The Northern Arapahos, the Sioux, and the Northern Cheyennes signed an agreement with the U.S. government in 1876 to leave the Black Hills and no longer wage war. They had to sign; they were dying of starvation and exposure. The "agreement" forced them to forfeit "all claims and hunting privileges in the land outside of the reservations" (apparently in retribution for the Sioux massacre of Custer and his men at the Little Bighorn), and so they were essentially confined on reservations. The government was to provide each tribe with an agency, a few employees, and a school with a teacher — rations too, if they sent their children to school. Avoiding this was not really an option on the Wind River Reservation where so little game remained. Black Coal (with Friday as his interpreter), was an intermediary for the Arapahos until his death in 1893. He was referred to by the agent as "great chief Black Coal — (who) at all times urged his people to send their children to school." Black Coal's urgings for schooling were a sign of peaceful cooperation, a necessity in this time of "war" and annihilation.

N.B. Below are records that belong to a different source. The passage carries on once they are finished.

File: config.mk
export PLATFORM = sky130hd
export DESIGN_NAME = gpio_port
export DESIGN_NICKNAME = d
export VERILOG_FILES = /design/src/rtl/gpio_pkg.sv /design/src/rtl/gpio_port.sv /design/src/rtl/gpio_sync.sv
export SDC_FILE = /design/constraint.sdc
export NUM_CORES = 1
export LEC_CHECK = 0
export BUFFER_PORTS_ARGS = -buffer_cell sky130_fd_sc_hd__buf_4
export CORE_MARGIN = 10
export CORE_UTILIZATION = 41
export DETAILED_ROUTE_END_ITERATION = 10
export PLACE_DENSITY = 0.82
export SYNTH_ARGS = -nofsm -noshare
export SYNTH_HDL_FRONTEND = slang
export SYNTH_SLANG_ARGS = --single-unit
File: constraint.sdc
create_clock -name i_clk -period 1.8 [get_ports i_clk]
set_clock_uncertainty 0.1 [all_clocks]
set_input_delay 0.36 -clock i_clk [delete_from_list [all_inputs] [get_ports i_clk]]
set_output_delay 0.36 -clock i_clk [all_outputs]
set_load 0.005 [all_outputs]
File: src/rtl/gpio_pkg.sv
// Shared constants for the general-purpose I/O port logic.
// Assumes one port of up to GPIO_WIDTH pins on a single clock.
package gpio_pkg;

    localparam int          GPIO_WIDTH        = 8;
    localparam logic        GPIO_DIR_INPUT    = 1'b0;
    localparam logic        GPIO_DIR_OUTPUT   = 1'b1;
    localparam logic [7:0]  GPIO_DIR_RESET    = 8'h00;
    localparam logic [7:0]  GPIO_LATCH_RESET  = 8'h00;
    localparam logic [7:0]  GPIO_SAMPLE_RESET = 8'h00;
    localparam logic [7:0]  GPIO_RDATA_RESET  = 8'h00;

    typedef enum logic [1:0] {
        GPIO_RD_NONE,
        GPIO_RD_DIRECTION,
        GPIO_RD_LATCH,
        GPIO_RD_PAD
    } gpio_read_sel_t;

endpackage : gpio_pkg

File: src/rtl/gpio_port.sv
// One general-purpose I/O port: direction, output latch, pad sample,
// pull-up and sleep input clamp per pin, with alternate-function overrides.
// Assumes strobes are one-cycle pulses from logic on i_clk; pad is external.
//
// Behaviour
// - Output direction drives pad to the output latch level.
// - Writing one to input-sample bit inverts the output latch bit.
// - Without pull-up override, input pull-up only with latch one and global disable clear.
// - Global pull-up disable turns off every pull-up not under pull-up override.
// - Pad level readable via input-sample in both directions, synchronised.
// - Sync stage transparent while clock high, registered at next rise.
// - External pad change reaches sample after half to one and a half periods.
// - Pad value written at a rising edge appears one period later.
// - Sleep clamp forces digital input to ground in deep sleep.
// - Clamp bypassed for enabled external interrupt pins and overridden pins.
// - Releasing clamp on high pin gives a rising edge to interrupt logic.
// - Pull-ups disabled during reset.
// - Direction, value, pull-up and input enable accept per-pin overrides.
// - Strobes shared per port; clock, clamp, pull-up disable shared globally.
// - Pull-up override enable selects override value for pull-up.
// - Direction override enable selects override value for driver enable.
// - Value override when driving; else latch, inverted by toggle override.
// - Input-enable override selects override value over sleep state.
module gpio_port #(
    parameter int WIDTH = gpio_pkg::GPIO_WIDTH
) (
    input  wire logic             i_clk,
    input  wire logic             i_reset,
    input  wire logic [WIDTH-1:0] i_wdata,
    input  wire logic             i_direction_write_strobe,
    input  wire logic             i_output_latch_write_strobe,
    input  wire logic             i_input_register_write_strobe,
    input  wire logic             i_direction_read_strobe,
    input  wire logic             i_output_latch_read_strobe,
    input  wire logic             i_pad_read_strobe,
    output logic      [WIDTH-1:0] o_rdata,
    input  wire logic             i_global_pullup_disable,
    input  wire logic             i_sleep_clamp,
    input  wire logic [WIDTH-1:0] i_ext_int_enable,
    input  wire logic [WIDTH-1:0] i_pullup_override_enable,
    input  wire logic [WIDTH-1:0] i_pullup_override_value,
    input  wire logic [WIDTH-1:0] i_direction_override_enable,
    input  wire logic [WIDTH-1:0] i_direction_override_value,
    input  wire logic [WIDTH-1:0] i_value_override_enable,
    input  wire logic [WIDTH-1:0] i_value_override_value,
    input  wire logic [WIDTH-1:0] i_toggle_override_enable,
    input  wire logic [WIDTH-1:0] i_input_enable_override_enable,
    input  wire logic [WIDTH-1:0] i_input_enable_override_value,
    input  wire logic [WIDTH-1:0] i_pad_in,
    output logic      [WIDTH-1:0] o_pad_out,
    output logic      [WIDTH-1:0] o_pad_oe,
    output logic      [WIDTH-1:0] o_pullup_en,
    output logic      [WIDTH-1:0] o_alt_function_digital_input,
    output logic      [WIDTH-1:0] o_pin_direction_bit,
    output logic      [WIDTH-1:0] o_pin_output_latch,
    output logic      [WIDTH-1:0] o_pin_input_sample
);
    import gpio_pkg::*;

    logic [WIDTH-1:0] pin_direction_register_bit_r;
    logic [WIDTH-1:0] pin_output_latch_r;
    logic [WIDTH-1:0] pin_input_sample;
    logic [WIDTH-1:0] input_enable;
    logic [WIDTH-1:0] digital_in;
    gpio_read_sel_t   read_sel;

    ////////////////////////////////////////////////////////////////////////
    // Registers; one set of strobes serves all pins of the port.
    always_ff @(posedge i_clk or posedge i_reset) begin
        if (i_reset) begin
            pin_direction_register_bit_r <= WIDTH'(GPIO_DIR_RESET);
        end else if (i_direction_write_strobe) begin
            pin_direction_register_bit_r <= i_wdata;
        end
    end

    // A plain write wins over a same-cycle toggle write
    always_ff @(posedge i_clk or posedge i_reset) begin
        if (i_reset) begin
            pin_output_latch_r <= WIDTH'(GPIO_LATCH_RESET);
        end else if (i_output_latch_write_strobe) begin
            pin_output_latch_r <= i_wdata;
        end else if (i_input_register_write_strobe) begin
            pin_output_latch_r <= pin_output_latch_r ^ i_wdata;
        end
    end

    ////////////////////////////////////////////////////////////////////////
    // Per-pin pad control with alternate-function overrides.
    genvar n;
    generate
        for (n = 0; n < WIDTH; n++) begin : g_pin
            always_comb begin
                o_pad_oe[n] = i_direction_override_enable[n]
                            ? i_direction_override_value[n]
                            : (pin_direction_register_bit_r[n] == GPIO_DIR_OUTPUT);
                o_pad_out[n] = (o_pad_oe[n] && i_value_override_enable[n])
                             ? i_value_override_value[n]
                             : (pin_output_latch_r[n] ^ i_toggle_override_enable[n]);
                // reset kills pull-ups before any clock runs
                if (i_reset) begin
                    o_pullup_en[n] = 1'b0;
                end else if (i_pullup_override_enable[n]) begin
                    o_pullup_en[n] = i_pullup_override_value[n];
                end else begin
                    o_pullup_en[n] = (pin_direction_register_bit_r[n] == GPIO_DIR_INPUT)
                                   && pin_output_latch_r[n]
                                   && !i_global_pullup_disable;
                end
                input_enable[n] = i_input_enable_override_enable[n]
                                ? i_input_enable_override_value[n]
                                : (!i_sleep_clamp || i_ext_int_enable[n]);
                // Clamp to ground; release yields an edge on a high pin.
                digital_in[n] = i_pad_in[n] && input_enable[n];
            end
        end
    endgenerate

    // Unsynchronised; alternate functions bring their own synchroniser
    assign o_alt_function_digital_input = digital_in;

    ////////////////////////////////////////////////////////////////////////
    // Pad read path, whatever the direction.
    gpio_sync #(
        .WIDTH (WIDTH)
    ) u_sync (
        .i_clk   (i_clk),
        .i_reset (i_reset),
        .i_d     (digital_in),
        .o_q     (pin_input_sample)
    );

    ////////////////////////////////////////////////////////////////////////
    // Read-back; one strobe at a time is expected, pad read has priority
    always_comb begin
        if (i_pad_read_strobe) begin
            read_sel = GPIO_RD_PAD;
        end else if (i_output_latch_read_strobe) begin
            read_sel = GPIO_RD_LATCH;
        end else if (i_direction_read_strobe) begin
            read_sel = GPIO_RD_DIRECTION;
        end else begin
            read_sel = GPIO_RD_NONE;
        end
    end

    always_ff @(posedge i_clk or posedge i_reset) begin
        if (i_reset) begin
            o_rdata <= WIDTH'(GPIO_RDATA_RESET);
        end else begin
            case (read_sel)
                GPIO_RD_PAD:       o_rdata <= pin_input_sample;
                GPIO_RD_LATCH:     o_rdata <= pin_output_latch_r;
                GPIO_RD_DIRECTION: o_rdata <= pin_direction_register_bit_r;
                GPIO_RD_NONE:      o_rdata <= o_rdata;
                default:           o_rdata <= o_rdata;
            endcase
        end
    end

    assign o_pin_direction_bit = pin_direction_register_bit_r;
    assign o_pin_output_latch  = pin_output_latch_r;
    assign o_pin_input_sample  = pin_input_sample;

endmodule : gpio_port

File: src/rtl/gpio_sync.sv
// Pad synchroniser: falling-edge capture stage then rising-edge register.
// Assumes the pad input is asynchronous to i_clk.
module gpio_sync #(
    parameter int WIDTH = 8
) (
    input  wire logic             i_clk,
    input  wire logic             i_reset,
    input  wire logic [WIDTH-1:0] i_d,
    output logic      [WIDTH-1:0] o_q
);
    import gpio_pkg::*;

    logic [WIDTH-1:0] hold_r;

    ////////////////////////////////////////////////////////////////////////
    // Stage one holds the value present when the clock falls, which is the
    // latch that is open while the clock is high. A flop is used instead of a
    // real latch to keep timing analysis simple; the sampled value is equal.
    always_ff @(negedge i_clk or posedge i_reset) begin
        if (i_reset) begin
            hold_r <= '0;
        end else begin
            hold_r <= i_d;
        end
    end

    // Stage two loads at the next rising edge
    always_ff @(posedge i_clk or posedge i_reset) begin
        if (i_reset) begin
            o_q <= '0;
        end else begin
            o_q <= hold_r;
        end
    end

endmodule : gpio_sync

==> run metrics <==
status finished with violations; violated checks negative setup slack; RSZ-0062 raised after global routing true; largest family of logic cells by synthesized area compound AO/OA/AOI/OAI gates; portion of netlist area occupied by mux cells 0.0908; Clk pin slew, worst setup/hold paths 80 ps; number of distinct library cells after synthesis 27; slowest library cell on the worst path sky130_fd_sc_hd__dfrtp_2; vias in the first global route approximately 2,700; Final Routed Wirelength 8860 um; crit-path max cell delay 430 ps; Slew HR 0.686; top cell family by delay on the critical path flip-flops; Compound-Gate Fraction of Synth Area 0.266; register cell area after layout approximately 1000 um^2; largest vdd supply drop 0.000527 V; area share of fa/ha/maj cells after synthesis 0.0162; Crit. End Element output pin; CTS Buf Count 5; cell count of the worst reg-to-reg path 0; number of routed nets with antenna violations 0; critical-path cell list mux2_4 > a21oi_2 > a31o_1 > buf_4; post-synthesis instance total roughly 220; Worst Path Required 1340 ps; overall die height 95.1 um; drt drc 0; xor and xnor fraction of the mapped netlist area 0.0303; sequential cell area fraction in the yosys report 0.432; Hold Path Class in2async; number of antenna violations at the first check in global routing 0; number of max-cap violations 0; share of post-route cells with drive strength above 1 0.657; core region area roughly 5500 um^2; signal arrival time at the worst endpoint 1370 ps; diode insertion count for antenna repair 0; GRT Residual Overflow 0; number of buffers inserted by port buffering 169; classification of the worst setup path reg2out; Root Buffer Master sky130_fd_sc_hd__clkbuf_8; final net count about 520; number of placement rows 27; upper clock frequency limit 548 MHz; initial core utilization 0.420; Crit Path Max Fanout 4; Final Hold Fails 0; Syn Nets 327; total standard cell area after synthesis 2310 um^2; fraction of registers with async set/reset 1.00; mean instance size in the synthesized netlist 10.6 um^2; die outline area 9050 um^2; number of enable flip-flop cells after synthesis 0; static leakage 2.01 nW; Synth Register Bits 40; multi-input gate area in the final layout roughly 1200 um^2; Final GP Congestion 0.840; pwr/cell area 656 nW/um^2; Horiz. Die Dim approximately 95 um; worst hold slack between 40 and 50 ps; vias per inst 5.06; Clk Latency, worst-skew pair about 290 ps; GR Util met2 0.314; Worst Setup Start Kind flip-flop; Area Growth Syn to Fin 74.2%; global-route met3 utilization 0.0903; most instantiated flip-flop cell in the synthesis netlist sky130_fd_sc_hd__dfrtp_1; fill cell total of the finished layout 420; Final Cycle Share 1.01; met1 layer usage reported by global route 0.186; total via count in the routed design around 2,500; sum of buffers and inverters on the critical path 1; final core utilization 0.732; maximum number of buffers from clock root to sink 2; WL per Instance 18.2 um; final critical path time including I/O delays and setup 1830 ps; Max H-tree Level 2; first drt pass iteration count 4; Tightest Pin Transition roughly 470 ps; Max Slew Vio Count 0; number of DRC markers after the initial detailed-route iteration 72; layer with the highest usage met2; crit path setup slack, layout -25.9 ps; setup-violating endpoint count in the final report 3; number of cells on the critical path 4; maximum number of pins on one net before global-route repair 20; count of pins on the block boundary 170; overall power of the completed layout 2.64 mW; area share of and/or/nand/nor cells after synthesis 0.0951; # clock sinks 40; first-pass GRT wire length 13,100 um; total global routing track utilization 0.178; total of warnings raised by yosys 0; CTS tree built; Final HPWL DP 7250 um
-- stage by stage --
stage | TNS [ps] | setup slack, ps | instance area (um^2) | std cells
2_1_floorplan | -2.69 | -2.69 | 2330 | 218
3_3_place_gp | -633 | -58.9 | 3700 | 457
3_5_place_dp | -1290 | -108 | 3700 | 457
4_1_cts | -45.5 | -45.5 | 3900 | 478
5_1_grt | -551 | -92.8 | 4030 | 486
6_report | -44.9 | -25.9 | 4030 | 486
-- sequential cells by signal, indices dropped and copies added (netlist names) --
signal / flops
u_sync.o_q: 8
o_rdata: 8
u_sync.hold_r: 8
o_pin_output_latch: 8
o_pin_direction_bit: 8
-- layout make-up --
cell class,instances,area share
clock inverters,1,0.00124
multi-input cells,144,0.306
well taps,72,0.0223
clock buffers,7,0.0189
inverters,23,0.0223
repair buffers,199,0.377
flip-flops and latches,40,0.252
-- power by group --
| group | total (mW) | switching, mW | internal (mW) | leakage, nW |
|---|---|---|---|---|
| logic | 0.987 | 0.379 | 0.608 | 1.49 |
| registers | 1.09 | 0.0954 | 0.999 | 0.473 |
| clock network | 0.562 | 0.289 | 0.272 | 0.0422 |
| total | 2.64 | 0.764 | 1.88 | 2.01 |
-- logic make-up after synthesis --
group | Yosys count
flops | 40
fa+ha+maj | 3
xor+xnor | 8
compound gates | 76
buf+inv | 34
mux | 16
simple gates | 41
-- timing repair --
item,4_1_cts,5_1_grt
pin swaps,10,10
hold buffers,0,0
setup buffers,13,8
endpoints found under the setup margin,11,16
endpoints found under the hold margin,0,0
resized for setup,11,14
-- worst paths after layout --
kind	from	slack (ps)	endpoint
max in group asynchronous	i_reset	490	u_sync.hold_r[7]
setup / recovery	o_pin_direction_bit[3]	-30	o_pad_out[3]
hold / removal	i_reset	40	u_sync.o_q[3]
min in group i_clk	i_wdata[3]	210	o_pin_output_latch[3]
hold reg to reg	o_rdata[5]	390	o_rdata[5]
setup reg to reg	u_sync.hold_r[7]	340	u_sync.o_q[7]
-- metal layers --
layer  vias up  wire, um
li1       1177         -
met1      1145      3260
met2       127      4350
met3        12      1120
met4         0       121
met5         -         0
-- Yosys cell counts, types with 4 or more instances --
cell / count / area share
sky130_fd_sc_hd__a31o_1: 8 / 0.030
sky130_fd_sc_hd__dfrtn_1: 8 / 0.086
sky130_fd_sc_hd__a21oi_2: 8 / 0.030
sky130_fd_sc_hd__dfrtp_1: 32 / 0.35
sky130_fd_sc_hd__a221oi_2: 8 / 0.052
sky130_fd_sc_hd__buf_2: 4 / 0.0086
sky130_fd_sc_hd__a21oi_1: 15 / 0.032
sky130_fd_sc_hd__mux2_4: 8 / 0.052
sky130_fd_sc_hd__inv_1: 23 / 0.037
sky130_fd_sc_hd__mux2_2: 8 / 0.039
sky130_fd_sc_hd__o31ai_2: 8 / 0.043
sky130_fd_sc_hd__nor2_1: 8 / 0.013
sky130_fd_sc_hd__a32o_1: 4 / 0.017
sky130_fd_sc_hd__nand2_1: 13 / 0.021
sky130_fd_sc_hd__a31oi_1: 8 / 0.022
sky130_fd_sc_hd__nor2b_1: 8 / 0.022
sky130_fd_sc_hd__xnor2_1: 8 / 0.030
sky130_fd_sc_hd__nor4b_1: 8 / 0.030
sky130_fd_sc_hd__o21ai_0: 15 / 0.032
-- cells in the final DEF (no fill, tap or decap), types with 13 or more instances in the layout --
master / instances
sky130_fd_sc_hd__buf_4: 197
sky130_fd_sc_hd__inv_1: 22
sky130_fd_sc_hd__dfrtp_1: 19
sky130_fd_sc_hd__a21oi_1: 15
sky130_fd_sc_hd__o21ai_0: 15
sky130_fd_sc_hd__nand2_1: 13
sky130_fd_sc_hd__dfrtp_2: 13
(Power assumes the default switching activity.)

For nearly a decade before the 1876 agreement the Arapahos had encountered the power of overwhelming numbers and advanced weaponry intermingled with offers for white man's education; the 1864 Sand Creek massacre and mutilation of the dead bodies of Arapaho and Cheyenne men, women, and children (Sand Creek at Fort Wise, designated by government officials as a safe haven) was followed by the Fort Laramie Treaty of 1868, the first treaty to include education. It and the first Plains Indian treaty, the Fort Laramie (or Horse Creek) Treaty of 1851, failed as soon as they encountered settler hostilities for the lands and resources. President Grant's Peace Policy emphasized peace with church-run schools, but the "Indian wars" did not end. The U.S. military pursued reservation Northern Cheyenne and Sioux Indians "up and down" the Powder River country north and west of the Black Hills (in the territories of Montana and Wyoming) during the 1876–77 winter. Gunshots killed many; perhaps more (women, children, babies, and elderly) froze to death in the deep snow. The massacre at Wounded Knee was yet to come.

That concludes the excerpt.